SO… I started on Arava about two weeks ago.
I’m trying to see how I’m liking this as opposed to methotrexate. It’s kind of a toss up right now. Now was PROBABLY not the time for me to have to be changing out drugs. I’m having to push my body too far for too long. I’m pushing 70 to 90 hours a week and I know that will continue for the next couple weeks at least. My body is really getting pissed at me.
The Arava is giving me headaches. Only a couple have been HORRIBLE headaches but thankfully Relpax has staved off most of that.
Stress/medicine change/whatever however has made my problem wrist nearly useless for a couple days and last night/this morning my neck aches in weird places. This “flare” is making me short tempered and far less adaptable and it bothers me a lot.

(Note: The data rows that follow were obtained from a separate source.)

===== config.mk =====
export PLATFORM = sky130hd
export DESIGN_NAME = weight_pingpong_buffer
export DESIGN_NICKNAME = d
export VERILOG_FILES = /design/src/rtl/tpu_pkg.sv /design/src/rtl/weight_bank.sv /design/src/rtl/weight_pingpong_buffer.sv
export SDC_FILE = /design/constraint.sdc
export NUM_CORES = 2
export LEC_CHECK = 0
export CAP_MARGIN = 20
export CORE_MARGIN = 2
export CORE_UTILIZATION = 65
export CTS_CLUSTER_SIZE = 12
export DETAILED_ROUTE_END_ITERATION = 8
export DONT_BUFFER_PORTS = 1
export PLACE_DENSITY = 0.81
export SLEW_MARGIN = 15
export SYNTH_ARGS = -nofsm -noshare
export SYNTH_HDL_FRONTEND = slang
export SYNTH_HIERARCHICAL = 1
export SYNTH_SLANG_ARGS = --single-unit

===== constraint.sdc =====
create_clock -name clk -period 9.7 [get_ports clk]
set_input_delay 1.455 -clock clk [delete_from_list [all_inputs] [get_ports clk]]
set_output_delay 1.455 -clock clk [all_outputs]
set_load 0.01 [all_outputs]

I was once told that pain changes a person. I knew that the statement is true because I’ve seen it (badly at times)… but the stress and pain at this point are making nearly unable to function. And yet, I have to push through because there is no one else TO push through. I keep thinking that I only have to make it to Thanksgiving and then I might actually have a couple of days off.
If I’m lucky
I’m kind of terrified to go to the doctor on Halloween. They are running the first set of labs on Arava and I’m kind of scared to see how they come back. The Santa Hustle is early December and I have to feel human enough to finish it… I have to. As demoralized as I am right now with everything in general, I have to be able to accomplish THAT much for myself
And my phone is quacking… demanding I pay attention to mail.